Give it access to your notifications, and every new SMS will pop-up with a Smart Reply option. Tap that to see a list of suggested messages that you can send in one tap. If one fits but you want to add more, simply tap and hold it. You’ll get a text edit window to reply, with the suggestion already inserted into the text box.
Fluenty also mines through your existing Sent folder to find messages you type often, and adds them to its list of suggestions. Plus, you can manually add things to the Custom Reply list. Fluenty also works with other text messaging apps like Hangouts and WhatsApp.
Download: Fluenty for Android (Free) on the Play Store
Reply Profiles and Scheduling: Autoresponder + SMS Scheduler
The last time we looked at apps to send text messages later, Auto SMS stood out since it also let you send automatic replies when you’re busy. In most ways, Autoresponder + SMS Scheduler is an improved version of that, offering a better UI.
The app makes you choose what you want to do right now: set it to autoresponder or set it to scheduler. And that’s key, since this one act stops you from accidentally keeping the autoresponder on when you don’t need it.
The scheduler is easy to set up, as you just need to select the date and time, write the message, and add contacts from your address book.
The autoresponder makes you set profiles and compose replies that will get automatically sent when you activate a profile. It’s a bit like setting up Android’s Priority Mode, but only for SMS.
Download: Autoresponder + SMS Scheduler for Android (Free) on the Play Store
Sync, Read, and Send Texts on Any Device: MySMS
I have been an avid fan of MightyText for a long time, but that has changed recently. These days, MySMS wins my vote as the app to sync your texts across devices, and send and receive SMS from your computer.
Where MySMS excels is in its cross-platform appeal (i.e., it works on computers, tablets, and phones). So you can install MySMS on your iPad and read a text that your Android phone just got, plus reply to that text through your iPad itself. It’s absolutely brilliant, and no other app does it as smoothly.
MySMS also has other cool features baked into it, like message scheduling and favoriting texts. That’s just the free version too, whereas the Premium version adds auto-backup of texts to your Google Drive or Dropbox.

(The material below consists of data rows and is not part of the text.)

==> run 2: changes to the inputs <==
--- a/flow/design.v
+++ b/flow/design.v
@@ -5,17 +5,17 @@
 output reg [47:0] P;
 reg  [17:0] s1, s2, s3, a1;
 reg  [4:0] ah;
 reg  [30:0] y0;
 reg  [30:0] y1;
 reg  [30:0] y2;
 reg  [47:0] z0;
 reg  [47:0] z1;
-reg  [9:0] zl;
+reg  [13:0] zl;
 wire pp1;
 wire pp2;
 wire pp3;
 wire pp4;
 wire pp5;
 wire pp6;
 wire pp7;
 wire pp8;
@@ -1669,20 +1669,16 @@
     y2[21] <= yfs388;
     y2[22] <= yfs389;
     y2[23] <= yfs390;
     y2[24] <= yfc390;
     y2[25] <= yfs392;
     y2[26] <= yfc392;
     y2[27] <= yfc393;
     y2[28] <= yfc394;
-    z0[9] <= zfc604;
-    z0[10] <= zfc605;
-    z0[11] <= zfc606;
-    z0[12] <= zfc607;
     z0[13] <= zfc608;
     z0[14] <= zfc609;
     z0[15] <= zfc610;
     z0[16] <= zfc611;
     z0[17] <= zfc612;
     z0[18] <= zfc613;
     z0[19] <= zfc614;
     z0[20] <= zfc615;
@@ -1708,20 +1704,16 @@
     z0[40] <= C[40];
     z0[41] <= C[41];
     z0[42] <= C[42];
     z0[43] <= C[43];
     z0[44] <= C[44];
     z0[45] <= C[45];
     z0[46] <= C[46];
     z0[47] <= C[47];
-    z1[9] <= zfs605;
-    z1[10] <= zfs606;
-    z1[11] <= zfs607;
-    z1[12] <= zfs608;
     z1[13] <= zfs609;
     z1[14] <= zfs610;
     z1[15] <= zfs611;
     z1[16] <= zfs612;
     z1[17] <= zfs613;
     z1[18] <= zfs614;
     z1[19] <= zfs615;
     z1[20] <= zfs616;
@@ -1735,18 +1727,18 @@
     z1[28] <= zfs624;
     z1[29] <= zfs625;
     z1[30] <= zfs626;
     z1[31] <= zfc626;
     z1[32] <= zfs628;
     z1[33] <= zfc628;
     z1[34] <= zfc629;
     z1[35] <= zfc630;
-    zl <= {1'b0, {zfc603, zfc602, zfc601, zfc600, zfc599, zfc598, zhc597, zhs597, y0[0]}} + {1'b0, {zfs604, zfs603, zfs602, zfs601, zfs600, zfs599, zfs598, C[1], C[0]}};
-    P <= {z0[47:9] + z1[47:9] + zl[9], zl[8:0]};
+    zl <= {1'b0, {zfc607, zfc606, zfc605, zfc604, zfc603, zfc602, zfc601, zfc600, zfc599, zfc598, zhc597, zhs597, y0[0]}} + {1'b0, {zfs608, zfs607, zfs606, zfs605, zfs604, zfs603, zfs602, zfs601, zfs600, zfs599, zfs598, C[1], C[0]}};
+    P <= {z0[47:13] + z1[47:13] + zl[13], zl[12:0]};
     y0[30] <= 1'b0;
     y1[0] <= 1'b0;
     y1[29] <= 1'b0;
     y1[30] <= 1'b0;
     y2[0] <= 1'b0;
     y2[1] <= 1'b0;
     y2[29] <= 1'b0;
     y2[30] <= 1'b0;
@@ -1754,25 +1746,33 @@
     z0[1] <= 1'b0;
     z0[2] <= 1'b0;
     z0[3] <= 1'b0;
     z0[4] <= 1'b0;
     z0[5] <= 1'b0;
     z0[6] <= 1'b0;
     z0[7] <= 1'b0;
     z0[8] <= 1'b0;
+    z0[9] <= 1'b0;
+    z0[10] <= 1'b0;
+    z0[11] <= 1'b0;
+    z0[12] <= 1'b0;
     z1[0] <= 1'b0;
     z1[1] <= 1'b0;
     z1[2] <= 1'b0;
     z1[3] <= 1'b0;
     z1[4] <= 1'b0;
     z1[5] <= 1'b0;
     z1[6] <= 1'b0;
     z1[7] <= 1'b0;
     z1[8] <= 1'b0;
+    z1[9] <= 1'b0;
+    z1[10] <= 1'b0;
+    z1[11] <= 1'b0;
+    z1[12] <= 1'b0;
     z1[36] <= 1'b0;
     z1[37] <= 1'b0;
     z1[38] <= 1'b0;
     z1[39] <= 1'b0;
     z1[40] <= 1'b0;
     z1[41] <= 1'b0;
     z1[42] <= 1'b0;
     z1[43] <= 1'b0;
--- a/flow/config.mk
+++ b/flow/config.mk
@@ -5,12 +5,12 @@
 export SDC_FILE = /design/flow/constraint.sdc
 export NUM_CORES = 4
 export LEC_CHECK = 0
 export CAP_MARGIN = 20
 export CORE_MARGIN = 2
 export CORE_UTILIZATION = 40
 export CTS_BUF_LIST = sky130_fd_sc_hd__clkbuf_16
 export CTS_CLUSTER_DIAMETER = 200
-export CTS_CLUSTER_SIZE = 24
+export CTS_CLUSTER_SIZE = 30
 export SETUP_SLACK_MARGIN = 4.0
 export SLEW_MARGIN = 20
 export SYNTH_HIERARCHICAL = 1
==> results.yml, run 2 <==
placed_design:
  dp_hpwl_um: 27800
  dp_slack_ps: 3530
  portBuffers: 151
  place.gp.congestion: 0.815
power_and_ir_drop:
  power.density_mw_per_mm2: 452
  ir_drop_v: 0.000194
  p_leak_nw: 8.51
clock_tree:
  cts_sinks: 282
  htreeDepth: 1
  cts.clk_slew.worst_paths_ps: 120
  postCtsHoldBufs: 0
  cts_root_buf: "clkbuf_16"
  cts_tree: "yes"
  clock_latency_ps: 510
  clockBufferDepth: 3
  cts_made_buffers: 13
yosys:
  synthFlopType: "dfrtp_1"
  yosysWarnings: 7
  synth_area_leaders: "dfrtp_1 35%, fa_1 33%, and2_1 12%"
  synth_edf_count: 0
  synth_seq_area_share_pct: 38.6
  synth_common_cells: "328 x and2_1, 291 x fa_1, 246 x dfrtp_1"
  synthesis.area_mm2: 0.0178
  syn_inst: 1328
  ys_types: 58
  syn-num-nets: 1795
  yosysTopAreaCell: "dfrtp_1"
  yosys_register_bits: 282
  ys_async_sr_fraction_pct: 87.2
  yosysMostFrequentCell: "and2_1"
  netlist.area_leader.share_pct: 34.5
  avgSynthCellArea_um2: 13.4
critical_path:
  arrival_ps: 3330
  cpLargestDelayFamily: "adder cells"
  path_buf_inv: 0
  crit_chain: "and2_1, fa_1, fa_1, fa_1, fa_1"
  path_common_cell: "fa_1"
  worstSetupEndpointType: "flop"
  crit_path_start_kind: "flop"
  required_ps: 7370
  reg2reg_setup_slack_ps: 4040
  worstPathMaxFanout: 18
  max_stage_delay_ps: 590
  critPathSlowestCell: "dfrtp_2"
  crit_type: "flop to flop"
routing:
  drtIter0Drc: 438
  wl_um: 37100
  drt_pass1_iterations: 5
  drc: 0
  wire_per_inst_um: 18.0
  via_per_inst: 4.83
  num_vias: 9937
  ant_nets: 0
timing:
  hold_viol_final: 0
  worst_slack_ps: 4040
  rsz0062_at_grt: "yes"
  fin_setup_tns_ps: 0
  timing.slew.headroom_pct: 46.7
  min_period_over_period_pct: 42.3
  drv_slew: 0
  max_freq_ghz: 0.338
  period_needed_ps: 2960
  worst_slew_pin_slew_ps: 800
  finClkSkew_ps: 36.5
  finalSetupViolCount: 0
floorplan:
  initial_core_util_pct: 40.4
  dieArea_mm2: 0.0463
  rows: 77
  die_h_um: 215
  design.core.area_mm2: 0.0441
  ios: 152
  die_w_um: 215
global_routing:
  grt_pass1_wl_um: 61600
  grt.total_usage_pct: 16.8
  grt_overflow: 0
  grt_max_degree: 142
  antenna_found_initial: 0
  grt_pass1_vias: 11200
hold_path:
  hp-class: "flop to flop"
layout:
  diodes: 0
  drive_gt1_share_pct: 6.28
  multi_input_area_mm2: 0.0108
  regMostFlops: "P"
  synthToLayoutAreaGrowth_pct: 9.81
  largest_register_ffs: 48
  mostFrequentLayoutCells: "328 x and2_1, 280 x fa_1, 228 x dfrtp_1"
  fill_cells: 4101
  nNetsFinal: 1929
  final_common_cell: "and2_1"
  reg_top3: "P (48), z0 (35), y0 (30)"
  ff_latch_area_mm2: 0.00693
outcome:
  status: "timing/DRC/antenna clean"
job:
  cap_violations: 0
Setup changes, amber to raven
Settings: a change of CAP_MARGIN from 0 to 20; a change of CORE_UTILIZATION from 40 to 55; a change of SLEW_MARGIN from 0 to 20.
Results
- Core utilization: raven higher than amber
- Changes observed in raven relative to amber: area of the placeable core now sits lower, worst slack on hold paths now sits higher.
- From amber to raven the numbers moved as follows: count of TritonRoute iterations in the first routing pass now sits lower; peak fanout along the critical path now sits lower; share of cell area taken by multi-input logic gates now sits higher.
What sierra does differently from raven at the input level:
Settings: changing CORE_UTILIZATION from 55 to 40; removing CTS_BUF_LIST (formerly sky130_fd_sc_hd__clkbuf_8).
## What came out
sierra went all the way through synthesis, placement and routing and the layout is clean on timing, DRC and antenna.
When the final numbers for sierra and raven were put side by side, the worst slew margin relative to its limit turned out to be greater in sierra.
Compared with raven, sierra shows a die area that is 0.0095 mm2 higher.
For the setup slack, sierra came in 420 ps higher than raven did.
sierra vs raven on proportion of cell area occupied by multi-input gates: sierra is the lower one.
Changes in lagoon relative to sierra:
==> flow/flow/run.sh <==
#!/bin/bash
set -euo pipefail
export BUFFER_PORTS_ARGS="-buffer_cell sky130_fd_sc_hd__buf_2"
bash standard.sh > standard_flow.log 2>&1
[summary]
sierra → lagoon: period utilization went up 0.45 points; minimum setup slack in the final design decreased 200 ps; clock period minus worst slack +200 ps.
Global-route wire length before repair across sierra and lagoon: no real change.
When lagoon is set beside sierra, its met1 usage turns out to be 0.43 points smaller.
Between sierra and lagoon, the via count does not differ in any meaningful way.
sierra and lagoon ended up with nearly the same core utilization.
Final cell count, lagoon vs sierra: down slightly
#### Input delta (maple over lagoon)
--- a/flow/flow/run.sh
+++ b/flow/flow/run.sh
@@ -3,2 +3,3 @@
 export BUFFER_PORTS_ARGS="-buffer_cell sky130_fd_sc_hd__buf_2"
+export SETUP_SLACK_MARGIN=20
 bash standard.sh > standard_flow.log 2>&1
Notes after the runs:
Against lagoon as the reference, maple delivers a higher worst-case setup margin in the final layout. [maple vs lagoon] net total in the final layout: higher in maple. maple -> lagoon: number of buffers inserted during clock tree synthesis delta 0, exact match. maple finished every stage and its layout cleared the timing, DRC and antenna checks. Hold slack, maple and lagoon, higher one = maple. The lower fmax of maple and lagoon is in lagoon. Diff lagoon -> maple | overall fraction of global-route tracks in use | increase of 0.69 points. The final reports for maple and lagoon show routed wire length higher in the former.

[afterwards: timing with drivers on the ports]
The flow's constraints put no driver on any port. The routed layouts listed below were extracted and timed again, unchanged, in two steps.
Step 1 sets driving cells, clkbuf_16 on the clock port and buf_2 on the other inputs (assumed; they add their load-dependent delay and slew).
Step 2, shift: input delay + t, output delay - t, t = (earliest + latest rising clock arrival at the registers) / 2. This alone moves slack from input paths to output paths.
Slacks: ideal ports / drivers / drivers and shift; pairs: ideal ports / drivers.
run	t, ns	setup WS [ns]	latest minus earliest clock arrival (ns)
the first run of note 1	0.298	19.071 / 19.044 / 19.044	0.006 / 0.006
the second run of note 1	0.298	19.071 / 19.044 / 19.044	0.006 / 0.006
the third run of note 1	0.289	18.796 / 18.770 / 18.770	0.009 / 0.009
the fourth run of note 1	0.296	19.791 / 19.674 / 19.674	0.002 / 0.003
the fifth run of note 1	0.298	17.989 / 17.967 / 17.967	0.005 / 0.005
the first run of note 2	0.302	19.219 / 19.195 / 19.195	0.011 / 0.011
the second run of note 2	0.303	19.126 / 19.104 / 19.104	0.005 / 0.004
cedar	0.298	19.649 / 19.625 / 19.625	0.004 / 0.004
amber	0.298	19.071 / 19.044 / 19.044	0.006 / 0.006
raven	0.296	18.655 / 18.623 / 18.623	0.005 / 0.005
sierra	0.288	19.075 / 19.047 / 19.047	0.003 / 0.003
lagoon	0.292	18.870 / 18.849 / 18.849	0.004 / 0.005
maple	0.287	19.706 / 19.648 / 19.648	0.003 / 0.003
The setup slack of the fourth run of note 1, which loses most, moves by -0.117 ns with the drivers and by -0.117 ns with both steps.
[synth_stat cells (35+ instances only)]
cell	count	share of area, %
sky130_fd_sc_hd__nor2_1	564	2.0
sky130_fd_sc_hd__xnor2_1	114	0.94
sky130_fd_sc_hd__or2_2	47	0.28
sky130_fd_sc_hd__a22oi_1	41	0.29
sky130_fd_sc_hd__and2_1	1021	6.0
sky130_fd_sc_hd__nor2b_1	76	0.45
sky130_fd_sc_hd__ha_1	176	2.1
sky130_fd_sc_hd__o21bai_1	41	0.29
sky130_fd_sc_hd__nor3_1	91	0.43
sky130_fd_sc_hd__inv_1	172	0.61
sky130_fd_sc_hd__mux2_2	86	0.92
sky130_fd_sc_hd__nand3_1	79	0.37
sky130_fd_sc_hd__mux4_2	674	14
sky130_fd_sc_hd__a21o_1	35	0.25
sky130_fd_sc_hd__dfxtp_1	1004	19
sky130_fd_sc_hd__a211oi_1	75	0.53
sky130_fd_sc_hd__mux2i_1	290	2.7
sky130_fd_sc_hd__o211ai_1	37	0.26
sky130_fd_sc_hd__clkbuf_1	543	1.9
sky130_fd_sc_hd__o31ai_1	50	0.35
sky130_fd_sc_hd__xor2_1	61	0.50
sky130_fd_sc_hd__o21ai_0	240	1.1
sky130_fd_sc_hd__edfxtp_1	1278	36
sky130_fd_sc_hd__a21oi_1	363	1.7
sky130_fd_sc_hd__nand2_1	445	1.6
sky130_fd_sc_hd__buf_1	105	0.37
This design comes from an exercise in tuning for small area and a short achievable clock period on the open sky130 flow, not from production work.
Function was not checked in any run shown here: the RTL went through the layout flow alone.

## flow/design.v (module list and top-level ports; edited modules follow where they fit)
// module CORDIC_pipelined: 55 lines
// module cordic_rom: 2356 lines
// module cordic_top: 12 lines
module cordic_top (
    input  logic clk,
    input  logic signed[15:0] angle,
    output logic signed[15:0] sin, cos
);
  // ...
==> flow/run.sh <==
#!/bin/bash
# synth_recipe.tcl (not shown) runs the flow's synth.tcl, then flattens the netlist and writes it again
# the make line also repeats each setting of config.mk as NAME=value (left out here)
make -C /OpenROAD-flow-scripts/flow DESIGN_CONFIG=/design/flow/config.mk WORK_HOME=/design/flow/orfs CLKGATE_MAP_FILE= SYNTH_SCRIPT=/design/flow/synth_recipe.tcl finish
==> flow/config.mk <==
export PLATFORM = sky130hd
export DESIGN_NAME = cordic_top
export DESIGN_NICKNAME = cordic_top
export VERILOG_FILES = /design/flow/design.v
export SDC_FILE = /design/flow/constraint.sdc
export NUM_CORES = 4
export LEC_CHECK = 0
export ABC_AREA = 1
export CAP_MARGIN = 20
export CORE_MARGIN = 2
export CORE_UTILIZATION = 45
export SLEW_MARGIN = 20
==> flow/constraint.sdc <==
create_clock -name core_clock -period 3.3 [get_ports {clk}]
set_input_delay 0.6600 -clock core_clock [delete_from_list [all_inputs] [get_ports {clk}]]
set_output_delay 0.6600 -clock core_clock [all_outputs]
set_load 0.01 [all_outputs]
==> qor.yml, run 1 <==
status:
  status: "finished clean"
global_routing:
  grt_pass1_wl_mm: 85.79
  grt_max_degree: 35
  grt-busiest-layer: "met2"
clock_tree:
  cts-root-buf: "clkbuf_16"
  cts_resized: 0
  post_cts_buffers: 0
worst_setup_path:
  critPathKind: "reg -> reg"
  crit_buf_inv: 3
  r2r-start: "dut_basic.d7_q[2]"
  reg2reg_to: "dut_basic.sin[3]"
  cp_slowest_cell: "dfxtp_1"
sta:
  fin_hold_ws_ns: 0.3307
  timing.fmax_mhz: 335.5
routing:
  vias_per_cell: 6.293
  drc_errors: 0
  met3_wirelength_mm: 6.941
  drt_iter0_markers: 1789
  met1_length_mm: 21.56
  vias: 14059
  detail-route-antenna-nets: 0
logic_synthesis:
  synth.area.top_cells: "dfxtp_1 28%, nand2_1 11%, ha_1 10%"
  ys_seq_area_share_pct: 28.27
  synth-seq-cells: 164
  synth_top_family_by_area: "simple AND/OR/NAND/NOR gates"
  synth-compound-area-share_pct: 19.58
  synth-simple-area-share_pct: 27.62
  synth_edf_count: 0
  syn_area_per_cell_um2: 6.929
final_layout:
  multi_input_area_share_pct: 51.88
  inverters: 188
  multiInputGateArea_um2: 7460
  seq_cells: 164
floorplan:
  core_area_um2: 25250
  taps: 330
placed_design:
  post_dp_cell_area_um2: 13750
  gp_congestion: 1.159
hold_path:
  whs_path_depth: 0
==> run 2: changes to the inputs <==
--- a/flow/config.mk
+++ b/flow/config.mk
@@ -5,7 +5,6 @@
 export SDC_FILE = /design/flow/constraint.sdc
 export NUM_CORES = 4
 export LEC_CHECK = 0
-export ABC_AREA = 1
 export CAP_MARGIN = 20
 export CORE_MARGIN = 2
 export CORE_UTILIZATION = 45
==> run 2 against run 1 <==
  * Now fails the layout checks on negative setup slack
  * Die area increased by 0.51%
  * Core utilization decreased by 1.1 points
  * Synthesized area increased by 0.52%
  * Synthesized cell count decreased by 7.6%
  * Setup slack got worse by 1.2 ns
  * First-iteration DRC count increased by 11%
  * Maximum frequency decreased by 28%
  * Flip-flop and latch count unchanged
  * Highest routed layer is now met5
==> qor.yml, run 2 <==
status:
  status: "complete, but fails checks"
  so_faults: "negative setup slack"
logic_synthesis:
  synth-seq-cells: 164  # unchanged
  synth_nets: 1668
  yosysMostFrequentCell: "nor2_1"
  yosys.area_share.adder_pct: 11.34
  synthFlopType: "dfxtp_1"
  synth_top_family_by_area: "compound AO/OA/AOI/OAI gates"
  synthTopCellsByCount: "180 x nor2_1, 164 x dfxtp_1, 146 x a21oi_1, 140 x nand2_1, 139 x o21ai_0"
  synth_area_um2: 11670
  synth-compound-area-share_pct: 28.52  # +8.9 points
  synth_cell_types: 85
  ys_seq_area_share_pct: 28.13  # -0.15 points
  syn_area_per_cell_um2: 7.535  # +8.8%
  synth_edf_count: 0  # unchanged
  synth_xor_area_share_pct: 6.260
  synth_top_area_share_pct: 28.13
  ys_warn_count: 1
  yosys.area.top_type: "dfxtp_1"
  synth.area.top_cells: "dfxtp_1 28%, ha_1 10%, a21oi_1 6.3%"
  synthCells: 1549
  async_reset_ff_share_pct: 0
  synth_mux_area_share_pct: 0.8039
  synth-simple-area-share_pct: 19.44  # -8.2 points
sta:
  period_needed_ns: 4.159
  skew_ns: 0.01554
  rsz0062_at_grt: "true"
  tightest_slew_ns: 0.9078
  maxSlewHeadroom_pct: 38.84
  setup_viol: 10
  final.setup.worst_slack_ns: -0.8594
  timing.fmax_mhz: 240.4  # -28%
  maxSlewViolCount: 0
  tns_ns: -5.194
  min_period_over_period_pct: 126.0
  fin_hold_ws_ns: 0.3236  # -0.007094 ns
  hold_viol: 0
floorplan:
  rows: 58
  dieArea_um2: 27240
  pin_count: 49
  fp.dieH_um: 165.1
  start_util_pct: 46.09
  core_area_um2: 25330  # +0.29%
  die_x_um: 165.1
global_routing:
  grt_max_degree: 134  # +280%
  track_usage_pct: 34.37
  grt_pass1_wl_mm: 69.83  # -19%
  globalRouteOverflowTotal: 0
  grt_pass1_vias: 11779
  antenna_found_initial: 1
hold_path:
  hp-class: "reg -> reg"
  holdCritStartpoint: "dut_basic.d4_q[1]"
  whs_path_depth: 0  # unchanged
  whs_endpoint: "dut_basic.d5_q[2]"
final_layout:
  synthToLayoutAreaGrowth_pct: 21.10
  nets: 1782
  final_cell_area_um2: 14130
  final_common_cell: "nor2_1"
  final_cell_mix: "179 x nor2_1, 158 x dfxtp_1, 146 x a21oi_1"
  finalNonFillerCells: 2007
  drive_above_1_share_pct: 13.37
routing:
  vias_per_cell: 6.340  # +0.75%
  first_pass_iters: 11
  drc_errors: 0  # unchanged
  drt_iter0_markers: 1977  # +11%
  drt-wirelength-per-cell_um: 23.33
  routed_wl_mm: 46.83
  vias: 12725  # -9.5%
  detail-route-antenna-nets: 0  # unchanged
clock_tree:
  cts_tree: "done"
  cts_buffer_depth: 2
  cts_sinks: 164
  clock_latency_ns: 0.44
  cts.htree.levels: 4
  numCtsBuffers: 17
  cts-root-buf: "clkbuf_16"
  clk_pin_slew_ns: 0.08
worst_setup_path:
  crit_path_start_kind: "register"
  r2r_slack_ns: -0.86
  crit_fanout: 3
  reg2reg_to: "dut_basic.z1_q[13]"
  critPathKind: "reg -> reg"
  r2r-start: "dut_basic.a_q[3]"
  crit_arrival_ns: 4.53
  cp-end-kind: "register"
  crit_required_ns: 3.67
  r2r_cells: 16
run:
  maxCapViolCount: 0
placed_design:
  post_dp_cell_area_um2: 13310  # -3.2%
  pre_cts_slack_ns: -0.8312
  gp_congestion: 1.099  # -5.2%
  io_buffers: 48
  placed_cells_incl_taps: 1961
  dp_hpwl_mm: 33.76
-- run 2: routing by layer --
layer	track usage [%]	part of all wire, %	vias to the layer above
li1	-	-	5823
met1	45.58	41	5781
met2	48.66	40	906
met3	13.24	14	211
met4	16.60	5.3	4
met5	0	0.14	-
-- run 2: worst max path at each step --
stage,start,endpoint,slack [ns],cells after the start
final,dut_basic.a_q[3],dut_basic.z1_q[13],-0.86,16
after global routing,dut_basic.a_q[3],dut_basic.z1_q[13],-1.0,16
after CTS,dut_basic.a_q[3],dut_basic.z1_q[13],-0.83,16
after detailed placement,dut_basic.a_q[3],dut_basic.z1_q[13],-0.83,15
after global placement,dut_basic.a_q[3],dut_basic.z1_q[13],-0.80,15
after floorplan,dut_basic.a_q[3],dut_basic.z1_q[13],-0.92,16
-- run 2: logic make-up after synthesis --
family | Yosys count
AO/OA/AOI/OAI | 526
AND/OR/NAND/NOR | 498
adder cells (fa/ha/maj) | 103
XOR/XNOR | 81
multiplexers | 8
flip-flops | 164
buffers and inverters | 169
-- run 2: worst max-delay path, cell delays in order (launching register included) --
cell,delay [ns]
dfxtp_2,0.33
or4_4,0.52
or4_4,0.52
nor2_4,0.16
xnor2_4,0.15
clkinv_4,0.08
ha_4,0.22
a21o_1,0.17
a21o_1,0.20
a211o_1,0.26
and4_1,0.22
or3_4,0.39
o211ai_4,0.11
a21boi_2,0.09
o41ai_2,0.29
mux2i_1,0.26
xnor2_1,0.13
-- run 2: final cells by class --
class / instances / area (um^2)
clock buffers: 17 / 425.4
fillers: 2331 / 11190
diodes: 1 / 2.502
flip-flops and latches: 164 / 3296
multi-input cells: 1216 / 7863
repair buffers: 195 / 1678
well taps: 330 / 412.9
clock inverters: 15 / 193.9
inverters: 69 / 264.0
-- run 2: stage by stage --
stage,util (%)
after global placement,52.55
after CTS,55.44
after global routing,55.80
after floorplan,-
after detailed placement,52.55
final,55.81
-- run 2: what timing repair did --
item / CTS / global route
pin swaps: 8 / 7
gates resized for setup: 14 / 7
buffers inserted: 6 / 7
cloned: 0 / 0
setup endpoints to repair: 10 / 10
hold buffers: 0 / 0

A Few Other Apps: “Nice, But Not Essential”
Every Android user should have the above four apps, especially if you use SMS regularly. But there are a few others which are hit-or-miss, and it’s all about whether you like them or not. Make your own call on these.
Hoverchat for Chat Bubbles [No Longer Available]: Do you like how Facebook’s Chat Heads appear on your screen, ready to reply without leaving whatever you’re doing? Hoverchat brings that to SMS. Importantly, you can choose which contacts get bubbles and which don’t, so it’s restricted to those you’d have text conversations with, not just a one-off message.
Last Message: Try as you might to improve battery life on Android, it’s going to die at some point. What you need then is Last Message, a simple app that auto-sends an SMS to important contacts — like your significant other — telling them that your phone’s battery has died, which is why you can’t be reached.
Messenger by Google: The simple, official messaging app by Google is now available for download, in case you have a non-Nexus device and want to get the stock Android experience without rooting. It is also lightning-quick at searching through your texts — faster than any other app I’ve seen.
What’s Your Favorite?
Hopefully, this list should give you all the tools you need to make your text messaging experience better than ever before. If you know any other must-have SMS apps, share them in the comments below.
Also, in your daily use, what do you rely on the most: SMS, WhatsApp and other phone-based messengers, or instant messengers like Hangouts? Which one do you prefer and why?